A weakness of the "Unfit for Command" book is that it resembles an overzealous prosecutor's brief. It is hard hitting and very convincing in the case that presents. However, as Beldar can attest to from his own experience, a prosecutor's presentation is one part of the story, and an entirely different one may emerge under skillful cross-examination.
Just as critical inquiry into the Kerry camp defense is justified, so is such scrutiny waranted of the SBVT claims.

Did O'Neill's investigators attempt an objective recreation of the 13 Mar 69 PCF3 incident, or were they focused on gathering rebuttal points to the official Kerry version?

(6) Al made the following comment | Sep 6, 2004 12:01:37 PM | Permalink

If the Rassman rescue happened close to the ways Kerry and the citation say... shouldn't it be a "Bronze Star with V"? Being _in_combat_ makes it a _V_.

The Bronze Stars _without_ V's were more for doing heroic but non-combat things... like leaping from one moving boat to another to capture a runaway vessel. Or steering the chase boat in that same situation.
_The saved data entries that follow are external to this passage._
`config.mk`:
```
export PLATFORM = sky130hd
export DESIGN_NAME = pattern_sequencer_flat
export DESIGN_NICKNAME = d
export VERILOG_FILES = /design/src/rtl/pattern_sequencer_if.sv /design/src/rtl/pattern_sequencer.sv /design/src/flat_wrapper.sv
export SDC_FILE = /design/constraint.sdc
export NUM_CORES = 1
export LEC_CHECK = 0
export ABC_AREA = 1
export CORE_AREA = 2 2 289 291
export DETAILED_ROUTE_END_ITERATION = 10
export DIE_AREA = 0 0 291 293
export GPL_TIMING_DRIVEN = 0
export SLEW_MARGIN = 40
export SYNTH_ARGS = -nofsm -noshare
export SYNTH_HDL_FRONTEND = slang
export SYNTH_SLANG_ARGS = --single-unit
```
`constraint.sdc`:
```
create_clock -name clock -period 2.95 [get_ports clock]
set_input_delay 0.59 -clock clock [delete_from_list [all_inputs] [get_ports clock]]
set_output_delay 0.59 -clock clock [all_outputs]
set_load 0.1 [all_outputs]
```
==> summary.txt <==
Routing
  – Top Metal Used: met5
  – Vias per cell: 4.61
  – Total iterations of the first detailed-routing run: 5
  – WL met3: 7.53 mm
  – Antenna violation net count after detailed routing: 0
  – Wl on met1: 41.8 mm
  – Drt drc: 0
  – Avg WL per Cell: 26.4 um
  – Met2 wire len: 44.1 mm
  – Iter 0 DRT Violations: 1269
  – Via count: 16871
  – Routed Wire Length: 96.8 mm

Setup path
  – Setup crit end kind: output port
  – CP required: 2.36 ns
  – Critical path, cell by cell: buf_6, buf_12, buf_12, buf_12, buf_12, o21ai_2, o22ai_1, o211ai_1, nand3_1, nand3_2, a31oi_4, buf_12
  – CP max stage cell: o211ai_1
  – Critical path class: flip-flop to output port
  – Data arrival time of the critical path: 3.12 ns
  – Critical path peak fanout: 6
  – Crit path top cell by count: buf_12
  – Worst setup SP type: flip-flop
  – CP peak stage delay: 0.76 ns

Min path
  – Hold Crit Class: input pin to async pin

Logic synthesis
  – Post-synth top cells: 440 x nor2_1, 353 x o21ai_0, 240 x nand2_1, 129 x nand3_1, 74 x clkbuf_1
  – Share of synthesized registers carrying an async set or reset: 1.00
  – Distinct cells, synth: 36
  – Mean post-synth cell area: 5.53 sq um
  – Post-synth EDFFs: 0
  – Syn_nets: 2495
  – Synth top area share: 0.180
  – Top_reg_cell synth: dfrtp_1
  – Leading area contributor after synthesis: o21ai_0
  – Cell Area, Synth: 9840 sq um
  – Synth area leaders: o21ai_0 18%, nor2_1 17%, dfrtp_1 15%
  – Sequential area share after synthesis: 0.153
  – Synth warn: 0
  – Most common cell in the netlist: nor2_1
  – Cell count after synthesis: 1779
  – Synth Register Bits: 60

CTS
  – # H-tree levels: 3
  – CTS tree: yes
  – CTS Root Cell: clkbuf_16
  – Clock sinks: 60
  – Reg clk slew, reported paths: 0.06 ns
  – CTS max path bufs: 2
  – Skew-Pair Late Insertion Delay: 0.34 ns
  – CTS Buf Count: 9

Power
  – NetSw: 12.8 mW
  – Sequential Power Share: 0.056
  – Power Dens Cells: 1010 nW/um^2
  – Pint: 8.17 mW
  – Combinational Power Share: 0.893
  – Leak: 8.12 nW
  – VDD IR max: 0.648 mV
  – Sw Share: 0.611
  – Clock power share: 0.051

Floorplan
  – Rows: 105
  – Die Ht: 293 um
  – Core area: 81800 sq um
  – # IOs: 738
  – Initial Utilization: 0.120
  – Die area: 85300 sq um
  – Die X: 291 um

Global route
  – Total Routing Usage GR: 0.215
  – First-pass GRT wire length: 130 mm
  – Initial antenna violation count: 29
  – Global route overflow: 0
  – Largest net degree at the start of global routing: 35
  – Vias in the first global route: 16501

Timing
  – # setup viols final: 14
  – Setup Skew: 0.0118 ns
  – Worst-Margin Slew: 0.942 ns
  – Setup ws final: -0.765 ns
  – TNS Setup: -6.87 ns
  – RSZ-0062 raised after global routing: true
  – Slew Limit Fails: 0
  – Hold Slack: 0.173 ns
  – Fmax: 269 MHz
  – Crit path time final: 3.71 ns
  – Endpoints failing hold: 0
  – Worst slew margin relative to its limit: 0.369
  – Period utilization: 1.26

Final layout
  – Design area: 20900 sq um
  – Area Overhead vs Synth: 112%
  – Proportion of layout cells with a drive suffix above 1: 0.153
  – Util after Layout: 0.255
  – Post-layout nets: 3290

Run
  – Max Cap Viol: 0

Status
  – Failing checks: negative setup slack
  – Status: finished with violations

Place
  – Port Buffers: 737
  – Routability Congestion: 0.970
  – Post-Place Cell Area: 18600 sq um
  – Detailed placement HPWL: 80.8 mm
File: config.mk
export PLATFORM = sky130hd
export DESIGN_NAME = afifo_gptr_rx_flat
export DESIGN_NICKNAME = d
export VERILOG_FILES = /design/src/rtl/afifo_gptr_rx_if.sv /design/src/rtl/afifo_gptr_rx.sv /design/src/flat_wrapper.sv
export SDC_FILE = /design/constraint.sdc
export NUM_CORES = 1
export LEC_CHECK = 0
export CAP_MARGIN = 25
export CORE_MARGIN = 4
export CORE_UTILIZATION = 46
export DETAILED_ROUTE_END_ITERATION = 8
export PLACE_DENSITY = 0.89
export SLEW_MARGIN = 20
export SYNTH_ARGS = -nofsm -noshare
export SYNTH_HDL_FRONTEND = slang
export SYNTH_SLANG_ARGS = --single-unit
File: constraint.sdc
create_clock -name clk -period 2.6 [get_ports clk]
set_input_delay 0.39 -clock clk [delete_from_list [all_inputs] [get_ports clk]]
set_output_delay 0.39 -clock clk [all_outputs]
set_load 0.01 [all_outputs]
## src/rtl/mul_div_resp_buffer.sv

```systemverilog
// Response buffer between the MUL_DIV unit and writeback: absorbs every response in a FIFO
// and throttles issue with credits so an accepted response always finds a free slot.
module mul_div_resp_buffer #(
    parameter int unsigned DEPTH    = 4,
    parameter int unsigned TRX_ID_W = 4,
    parameter int unsigned TAG_W    = 5,
    parameter int unsigned DATA_W   = 32,
    localparam int unsigned CNT_W   = $clog2(DEPTH + 1)
) (
    input  logic                clk_i,
    input  logic                rst_i,
    input  logic                up_req_i,
    output logic                up_ack_o,
    output logic                exu_req_o,
    input  logic                exu_ack_i,
    input  logic                exu_resp_req_i,
    output logic                exu_resp_ack_o,
    input  logic [TRX_ID_W-1:0] exu_resp_trx_id_i,
    input  logic                exu_resp_rd0_req_i,
    input  logic [TAG_W-1:0]    exu_resp_rd0_tag_i,
    input  logic [DATA_W-1:0]   exu_resp_rd0_wdata_i,
    output logic                out_req_o,
    input  logic                out_ack_i,
    output logic [TRX_ID_W-1:0] out_trx_id_o,
    output logic                out_rd0_req_o,
    output logic [TAG_W-1:0]    out_rd0_tag_o,
    output logic [DATA_W-1:0]   out_rd0_wdata_o,
    output logic [CNT_W-1:0]    credits_o,
    output logic                ovf_err_o
);

    localparam int unsigned AW = $clog2(DEPTH);
    localparam int unsigned EW = TRX_ID_W + 1 + TAG_W + DATA_W;

    logic [CNT_W-1:0] credits_q, credits_d;
    logic [AW:0]      wr_ptr_q, wr_ptr_d;
    logic [AW:0]      rd_ptr_q, rd_ptr_d;
    logic             ovf_q, ovf_d;
    logic             resp_ack_q;
    logic [EW-1:0]    mem [DEPTH];
    logic [EW-1:0]    wr_entry;
    logic [EW-1:0]    out_entry;

    logic credit_ok, req_fire;
    logic empty, full;
    logic push, push_en, pop;

    assign credit_ok = (credits_q != '0);
    assign exu_req_o = up_req_i && credit_ok;
    assign up_ack_o  = exu_ack_i && credit_ok;
    assign req_fire  = up_req_i && exu_ack_i && credit_ok;

    assign empty = (wr_ptr_q == rd_ptr_q);
    assign full  = (wr_ptr_q[AW-1:0] == rd_ptr_q[AW-1:0]) && (wr_ptr_q[AW] != rd_ptr_q[AW]);

    // Ack is registered so a response in the cycle reset releases is not captured.
    assign exu_resp_ack_o = resp_ack_q;
    assign push           = exu_resp_req_i && resp_ack_q;
    assign push_en        = push && !full;
    assign pop            = out_req_o && out_ack_i;

    assign wr_entry = {exu_resp_trx_id_i, exu_resp_rd0_req_i, exu_resp_rd0_tag_i,
                       exu_resp_rd0_wdata_i};

    always_comb begin
        credits_d = credits_q;
        wr_ptr_d  = wr_ptr_q;
        rd_ptr_d  = rd_ptr_q;
        ovf_d     = ovf_q;
        if (req_fire && !pop) begin
            credits_d = credits_q - CNT_W'(1);
        end else if (pop && !req_fire) begin
            credits_d = credits_q + CNT_W'(1);
        end
        if (push_en) begin
            wr_ptr_d = wr_ptr_q + (AW + 1)'(1);
        end
        if (pop) begin
            rd_ptr_d = rd_ptr_q + (AW + 1)'(1);
        end
        if (push && full) begin
            ovf_d = 1'b1;
        end
    end

    always_ff @(posedge clk_i or posedge rst_i) begin
        if (rst_i) begin
            credits_q  <= CNT_W'(DEPTH);
            wr_ptr_q   <= '0;
            rd_ptr_q   <= '0;
            ovf_q      <= 1'b0;
            resp_ack_q <= 1'b0;
        end else begin
            credits_q  <= credits_d;
            wr_ptr_q   <= wr_ptr_d;
            rd_ptr_q   <= rd_ptr_d;
            ovf_q      <= ovf_d;
            resp_ack_q <= 1'b1;
        end
    end

    always_ff @(posedge clk_i) begin
        if (push_en) begin
            mem[wr_ptr_q[AW-1:0]] <= wr_entry;
        end
    end

    // Head fields read as zero while empty so reset and idle outputs are defined.
    assign out_entry = empty ? '0 : mem[rd_ptr_q[AW-1:0]];
    assign {out_trx_id_o, out_rd0_req_o, out_rd0_tag_o, out_rd0_wdata_o} = out_entry;

    assign out_req_o = !empty;
    assign credits_o = credits_q;
    assign ovf_err_o = ovf_q;

endmodule

```
[src/rtl/stream_register_pipe.sv]
// Multi-stage ready/valid register slice with selectable ready pass-through,
// synchronous clear and an occupancy count.
module stream_register_pipe #(
  parameter int DATA_WIDTH = 32,
  parameter int DEPTH      = 2,
  parameter bit READY_PASS = 1'b1
) (
  input  logic                         clk_i,
  input  logic                         rst_i,
  input  logic                         clr_i,
  input  logic                         valid_i,
  output logic                         ready_o,
  input  logic [DATA_WIDTH-1:0]        data_i,
  output logic                         valid_o,
  input  logic                         ready_i,
  output logic [DATA_WIDTH-1:0]        data_o,
  output logic [$clog2(DEPTH+1)-1:0]   usage_o
);

  localparam int UW = $clog2(DEPTH + 1);

  logic [DEPTH-1:0]      v_q;
  logic [DATA_WIDTH-1:0] d_q  [DEPTH];
  logic [DATA_WIDTH-1:0] d_in [DEPTH];
  logic [DEPTH:0]        rdy_chain;
  logic [DEPTH:0]        vld_chain;
  logic [DEPTH-1:0]      load;
  logic [DEPTH-1:0]      drain;

  // Index k of each chain is what stage k sees; the extra top bit of
  // rdy_chain is the downstream ready, the bottom bit of vld_chain is valid_i.
  assign vld_chain = {v_q, valid_i};

  always_comb begin
    rdy_chain        = '0;
    rdy_chain[DEPTH] = ready_i;
    for (int k = DEPTH - 1; k >= 0; k--) begin
      rdy_chain[k] = ~v_q[k] | (READY_PASS & rdy_chain[k+1]);
    end
  end

  always_comb begin
    load  = '0;
    drain = '0;
    for (int k = 0; k < DEPTH; k++) begin
      load[k]  = vld_chain[k] & rdy_chain[k];
      drain[k] = v_q[k] & rdy_chain[k+1];
    end
  end

  for (genvar k = 0; k < DEPTH; k++) begin : g_din
    if (k == 0) begin : g_first
      assign d_in[k] = data_i;
    end else begin : g_next
      assign d_in[k] = d_q[k-1];
    end
  end

  // A load always wins over a drain of the same stage, so a full stage that
  // is passing its beat on and taking a new one stays valid.
  always_ff @(posedge clk_i) begin
    if (rst_i) begin
      v_q <= '0;
      for (int k = 0; k < DEPTH; k++) begin
        d_q[k] <= '0;
      end
    end else if (clr_i) begin
      v_q <= '0;
    end else begin
      for (int k = 0; k < DEPTH; k++) begin
        if (load[k]) begin
          v_q[k] <= 1'b1;
          d_q[k] <= d_in[k];
        end else if (drain[k]) begin
          v_q[k] <= 1'b0;
        end
      end
    end
  end

  always_comb begin
    usage_o = '0;
    for (int k = 0; k < DEPTH; k++) begin
      usage_o = usage_o + UW'(v_q[k]);
    end
  end

  assign ready_o = rdy_chain[0] & ~clr_i;
  assign valid_o = v_q[DEPTH-1] & ~clr_i;
  assign data_o  = d_q[DEPTH-1];

endmodule
[config.mk]
export PLATFORM = sky130hd
export DESIGN_NAME = stream_register_pipe
export DESIGN_NICKNAME = d
export VERILOG_FILES = /design/src/rtl/stream_register_pipe.sv
export SDC_FILE = /design/constraint.sdc
export NUM_CORES = 1
export LEC_CHECK = 0
export ABC_AREA = 1
export BUFFER_PORTS_ARGS = -buffer_cell sky130_fd_sc_hd__buf_2
export CAP_MARGIN = 15
export CORE_ASPECT_RATIO = 1.4
export CORE_MARGIN = 4
export CORE_UTILIZATION = 45
export DETAILED_ROUTE_END_ITERATION = 8
export PLACE_DENSITY = 0.83
export REMOVE_ABC_BUFFERS = 1
export SYNTH_ARGS = -nofsm -noshare
export SYNTH_HDL_FRONTEND = slang
export SYNTH_SLANG_ARGS = --single-unit
export TNS_END_PERCENT = 1
[constraint.sdc]
create_clock -name clk_i -period 1.6 [get_ports clk_i]
set_input_delay 0.24 -clock clk_i [delete_from_list [all_inputs] [get_ports clk_i]]
set_output_delay 0.24 -clock clk_i [all_outputs]
set_load 0.01 [all_outputs]
==> metrics.yaml <==
status: "complete, no violations"
synth_cells: 222
max_freq_mhz: 718
end_kind: "output pin"
dieArea_um2: 7520
p_sw_share_pct: 21.9
clkLatencyLatePin_ns: 0.33
cp_max_fo: 4
cts_buffers: 9
mostFrequentLayoutCells: "72 x inv_1, 72 x buf_2, 64 x edfxtp_1"
routedWlPerCell_um: 10.9
clockBufferDepth: 2
tightest_slew_ns: 0.400
ant_nets: 0
worst-setup-path-type: "reg2out"
antenna_found_initial: 0
ios: 73
grt_usage_pct: 11.9
gp_congestion: 0.696
grt-ovfl-total: 0
worst-path-buf-inv: 2
place_ws_ns: 0.234
cts_tree: "yes"
yosysWarnings: 0
drcViolationCount: 0
clock_sinks: 66
drive_above_1_share_pct: 50.2
fp-row-count: 33
syn2layout_area_growth_pct: 22.5
finalClockSkew_ns: 0.00900
power_density_nw_per_um2: 1060
cellLeakagePower_uw: 0.00156
grt_pass1_wl_mm: 6.44
grt_max_degree: 65
wirelength_mm: 4.12
setup_viol: 0
fp.dieH_um: 101
ys_ff_latch: 66
layout_min_cycle_time_ns: 1.39
p_sw_uw: 792
slew_headroom_pct: 73.4
post_cts_buffers: 0
timing.final.crit_share_pct: 87.1
drt-initial-drc-count: 71
rsz0062_at_grt: "false"
hold_viol_final: 0
cp.required_ns: 1.36
seq_area_frac_synth_pct: 70.5
cp_slowest_cell: "dfxtp_1"
cap_viol_max_count: 0
cts.repair.resized: 0
critPathMaxStageDelay_ns: 0.41
p_int_uw: 2820
antennaDiodeCount: 0
min_path_type: "in2reg"
start_kind: "flip-flop"
ys_types: 13
htreeDepth: 3
clk_pin_slew_ns: 0.07
pwr-share-seq_pct: 56.0
syn_avg_cell_area_um2: 12.5
path_delay_family: "flip-flops"
dp_hpwl_mm: 2.90
cts_root_buf: "clkbuf_8"
ir_drop_mv: 0.537
core_um2: 5950
fin_ws_ns: 0.207
cts_hold_buf: 0
io_buffer_count: 72
via_per_inst: 4.15
dr.pass1.iters: 4
syn_area_um2: 2780
worstPathCellList: "nand3_2 -> nand2_1 -> inv_1 -> buf_2"
fin_util_pct: 57.3
vias: 1565
nNetsFinal: 340
floorplan.initialDensity_pct: 46.8
p_comb_share_pct: 8.2
fp.dieW_um: 74.4
finalMaxSlewViolations: 0
clkPwrFrac_pct: 35.8
arrival_ns: 1.15
grt_pass1_vias: 1552
==> worst paths after layout <==
check	start	endpoint	slack, ns	depth (start not counted)
worst min register to register	d_q[0][18]	d_q[0][50]	0.54	2
worst max-delay path	v_q[0]	ready_o	0.21	4
worst max register to register	v_q[0]	d_q[0][45]	0.23	4
worst min-delay path	data_i[9]	d_q[0][9]	0.20	3
==> power groups by stage <==
stage / sequential [uW] / clock, uW / combinational [uW]
CTS: 2030 / 1350 / 302
finish: 2020 / 1290 / 295
floorplan: 2090 / 0 / 138
global placement: 2060 / 0 / 292
detailed placement: 2060 / 0 / 301
global route: 2030 / 1420 / 330
==> cells by family (layout without fill, tap and decap cells) <==
family / after synthesis / count (layout) / synth area share [%]
buffers and inverters: 78 / 163 / 12.1
and+or+nand+nor: 75 / 75 / 16.5
DFF: 66 / 66 / 70.5
AOI/OAI and AO/OA: 2 / 2 / 0.360
adders and majority gates: 1 / 1 / 0.450
==> cell type report <==
type	count	area (um^2)
inverters	72	270
clock inverters	6	57.6
multi-input cells	78	482
repair buffers	75	420
fillers	510	2540
clock buffers	10	128
flip-flops and latches	66	1960
well taps	70	87.6
==> Yosys cell counts <==
| cell | number | area share (%) |
|---|---|---|
| nand2_2 | 1 | 0.23 |
| nand2_1 | 4 | 0.54 |
| inv_1 | 72 | 9.7 |
| buf_6 | 6 | 2.4 |
| ha_1 | 1 | 0.45 |
| nor2_2 | 61 | 14 |
| nand3_1 | 2 | 0.36 |
| dfxtp_1 | 2 | 1.4 |
| nand3_4 | 1 | 0.63 |
| nor2_1 | 5 | 0.67 |
| a21oi_1 | 2 | 0.36 |
| edfxtp_1 | 64 | 69 |
| nand3_2 | 1 | 0.36 |
==> through the flow <==
step	setup TNS (ns)	std cells	hold slack, ns	total power [uW]	cell area (um^2)
global placement	0	361	0.514	2350	3220
CTS	0	377	0.177	3680	3410
finish	0	377	0.202	3610	3410
floorplan	-0.202	216	0.408	2230	2710
detailed placement	0	361	0.534	2360	3220
global route	0	377	0.194	3780	3410
==> tightest hold or removal path: stages <==
cell and delay [ns]:
buf_2 0.07, inv_1 0.03, nor2_2 0.08
==> per-layer routing <==
layer	up-vias	wire length (um)	global-route usage (%)
li1	824	-	-
met1	669	1570	11.7
met3	13	368	4.89
met2	59	2060	19.8
met4	0	120	7.81
met5	-	0	0
==> registers in the layout, summed over array words and instances, names as in the netlist <==
name  count
v_q       2
d_q      64
(Power assumes the default switching activity.)
<file path="src/rtl/pattern_classifier_pkg.sv">
// pattern_classifier_pkg
//   Shared types and constants for the pattern classifier.
//   - rule_t   : one table entry {value, mask, en}. Value and mask are held at
//                RULE_W bits; a classifier instance uses the low DATA_W bits and
//                keeps the upper bits at zero, so one type serves every width
//                up to RULE_W.
//   - MISS_IDX : rule index reported when no enabled rule matches.
//   - rule_match : casez-style compare, mask bit 1 = compared, 0 = wildcard.
package pattern_classifier_pkg;

  localparam int DATA_W_DEF    = 8;
  localparam int NUM_RULES_DEF = 4;
  localparam int CNT_W_DEF     = 16;

  // Widest classified word supported by the shared rule type.
  localparam int RULE_W        = 32;

  localparam int MISS_IDX      = 0;

  typedef struct packed {
    logic [RULE_W-1:0] value;
    logic [RULE_W-1:0] mask;
    logic              en;
  } rule_t;

  function automatic logic rule_match(input logic [RULE_W-1:0] word,
                                      input rule_t             rule);
    return rule.en && (((word ^ rule.value) & rule.mask) == '0);
  endfunction

endpackage

</file>
<file path="src/rtl/prio_match.sv">
// prio_match
//   Combinational priority matcher. Compares one word against every rule of
//   the table and reports the lowest-index enabled rule that matches.
//   Ports:
//     word  in   RULE_W             word to classify (zero-extended)
//     rules in   NUM_RULES x rule_t rule table
//     hit   out  1                  some enabled rule matched
//     idx   out  IDX_W              winning rule index, MISS_IDX on miss
module prio_match
  import pattern_classifier_pkg::*;
#(
  parameter int NUM_RULES = NUM_RULES_DEF,
  parameter int IDX_W     = $clog2(NUM_RULES + 1)
) (
  input  logic [RULE_W-1:0]           word,
  input  rule_t [NUM_RULES-1:0]       rules,
  output logic                        hit,
  output logic [IDX_W-1:0]            idx
);

  // Scan from the highest index down so the lowest matching index is the
  // last assignment and therefore wins.
  always_comb begin
    hit = 1'b0;
    idx = IDX_W'(MISS_IDX);
    for (int r = NUM_RULES - 1; r >= 0; r--) begin
      if (rule_match(word, rules[r])) begin
        hit = 1'b1;
        idx = IDX_W'(r);
      end
    end
  end

endmodule

</file>
<file path="src/rtl/pattern_classifier.sv">
// pattern_classifier
//   Streaming word classifier feeding a case/casez decode stage. Every word
//   accepted on the input handshake is matched against a programmable table
//   of value/care-mask rules (lowest index wins) and presented one cycle
//   later, with its classification, on a registered output handshake.
//   Saturating per-rule hit counters plus a miss counter are kept for debug.
//   Ports:
//     clk, rst_n            clock, synchronous active-low reset
//     cfg_we/idx/value/mask/en  rule write port (idx >= NUM_RULES ignored)
//     in_valid/in_ready/in_data input handshake
//     out_valid/out_ready       output handshake
//     out_data/out_hit/out_idx  word passed through plus classification
//     cnt_sel/cnt_clr/cnt_value counter read-back (NUM_RULES = miss counter)
module pattern_classifier
  import pattern_classifier_pkg::*;
#(
  parameter int DATA_W    = DATA_W_DEF,
  parameter int NUM_RULES = NUM_RULES_DEF,
  parameter int CNT_W     = CNT_W_DEF,
  parameter int IDX_W     = $clog2(NUM_RULES + 1)
) (
  input  logic              clk,
  input  logic              rst_n,
  input  logic              cfg_we,
  input  logic [IDX_W-1:0]  cfg_idx,
  input  logic [DATA_W-1:0] cfg_value,
  input  logic [DATA_W-1:0] cfg_mask,
  input  logic              cfg_en,
  input  logic              in_valid,
  output logic              in_ready,
  input  logic [DATA_W-1:0] in_data,
  output logic              out_valid,
  input  logic              out_ready,
  output logic [DATA_W-1:0] out_data,
  output logic              out_hit,
  output logic [IDX_W-1:0]  out_idx,
  input  logic [IDX_W-1:0]  cnt_sel,
  input  logic              cnt_clr,
  output logic [CNT_W-1:0]  cnt_value
);

  localparam int NUM_CNT = NUM_RULES + 1;

  function automatic logic [CNT_W-1:0] sat_inc(input logic [CNT_W-1:0] c);
    return (&c) ? c : c + 1'b1;
  endfunction

  rule_t [NUM_RULES-1:0] rules;
  logic  [CNT_W-1:0]     cnt_q [NUM_CNT];

  logic                  accept_p0;
  logic                  hit_p0;
  logic [IDX_W-1:0]      idx_p0;
  logic [IDX_W-1:0]      cnt_tgt_p0;

  logic                  vld_p1;
  logic [DATA_W-1:0]     data_p1;
  logic                  hit_p1;
  logic [IDX_W-1:0]      idx_p1;

  // ---- stage p0: handshake and classification against the current table ----
  // in_ready depends only on registered state and out_ready, so there is no
  // combinational path from in_valid to any output.
  assign in_ready  = !vld_p1 || out_ready;
  assign accept_p0 = in_valid && in_ready;

  prio_match #(
    .NUM_RULES (NUM_RULES),
    .IDX_W     (IDX_W)
  ) u_prio_match (
    .word  (RULE_W'(in_data)),
    .rules (rules),
    .hit   (hit_p0),
    .idx   (idx_p0)
  );

  assign cnt_tgt_p0 = hit_p0 ? idx_p0 : IDX_W'(NUM_RULES);

  // Rule table. A write lands at the edge, so a word accepted in the same
  // cycle was already classified against the previous contents.
  always_ff @(posedge clk) begin
    if (!rst_n) begin
      for (int r = 0; r < NUM_RULES; r++) begin
        rules[r] <= '0;
      end
    end else if (cfg_we) begin
      for (int r = 0; r < NUM_RULES; r++) begin
        if (cfg_idx == IDX_W'(r)) begin
          rules[r].value <= RULE_W'(cfg_value);
          rules[r].mask  <= RULE_W'(cfg_mask);
          rules[r].en    <= cfg_en;
        end
      end
    end
  end

  // ---- stage p1: registered output, held while stalled ----
  always_ff @(posedge clk) begin
    if (!rst_n) begin
      vld_p1  <= 1'b0;
      data_p1 <= '0;
      hit_p1  <= 1'b0;
      idx_p1  <= IDX_W'(MISS_IDX);
    end else if (accept_p0) begin
      vld_p1  <= 1'b1;
      data_p1 <= in_data;
      hit_p1  <= hit_p0;
      idx_p1  <= idx_p0;
    end else if (out_ready) begin
      vld_p1  <= 1'b0;
    end
  end

  assign out_valid = vld_p1;
  assign out_data  = data_p1;
  assign out_hit   = hit_p1;
  assign out_idx   = idx_p1;

  // Hit/miss counters, updated with the accept. Clear takes priority over a
  // simultaneous increment.
  always_ff @(posedge clk) begin
    if (!rst_n || cnt_clr) begin
      for (int i = 0; i < NUM_CNT; i++) begin
        cnt_q[i] <= '0;
      end
    end else if (accept_p0) begin
      for (int i = 0; i < NUM_CNT; i++) begin
        if (cnt_tgt_p0 == IDX_W'(i)) begin
          cnt_q[i] <= sat_inc(cnt_q[i]);
        end
      end
    end
  end

  // Read-back mux; selects past the miss counter read as zero.
  always_comb begin
    cnt_value = '0;
    for (int i = 0; i < NUM_CNT; i++) begin
      if (cnt_sel == IDX_W'(i)) begin
        cnt_value = cnt_q[i];
      end
    end
  end

endmodule
</file>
Is someone making a graphic with the flying dog too? ;)

(7) Gary B. made the following comment | Sep 7, 2004 9:20:01 AM | Permalink

The US Navy is now investigating Kerry's medals, because he has a silver star with a combat (V), and a bronze star with a combat (V) because apparently they don't issue the silver star with the special (V). I just hope he will not accuse the Navy of being part of the Bush smear machine too?

(8) M. Simon made the following comment | Sep 7, 2004 11:38:29 AM | Permalink

The Debates are next.

As soon as Kerry takes a position all Bush has to do is to ask why it differs from Kerry's previous position.

(9) ricardo made the following comment | Sep 8, 2004 9:43:31 AM | Permalink

For those who don't know, Nat Hentoff is a columnist for the Village Voice! -- no mere Washington Times moonie. Hentoff has describes his unique niche: "I'm a Jewish atheist civil-libertarian pro-lifer."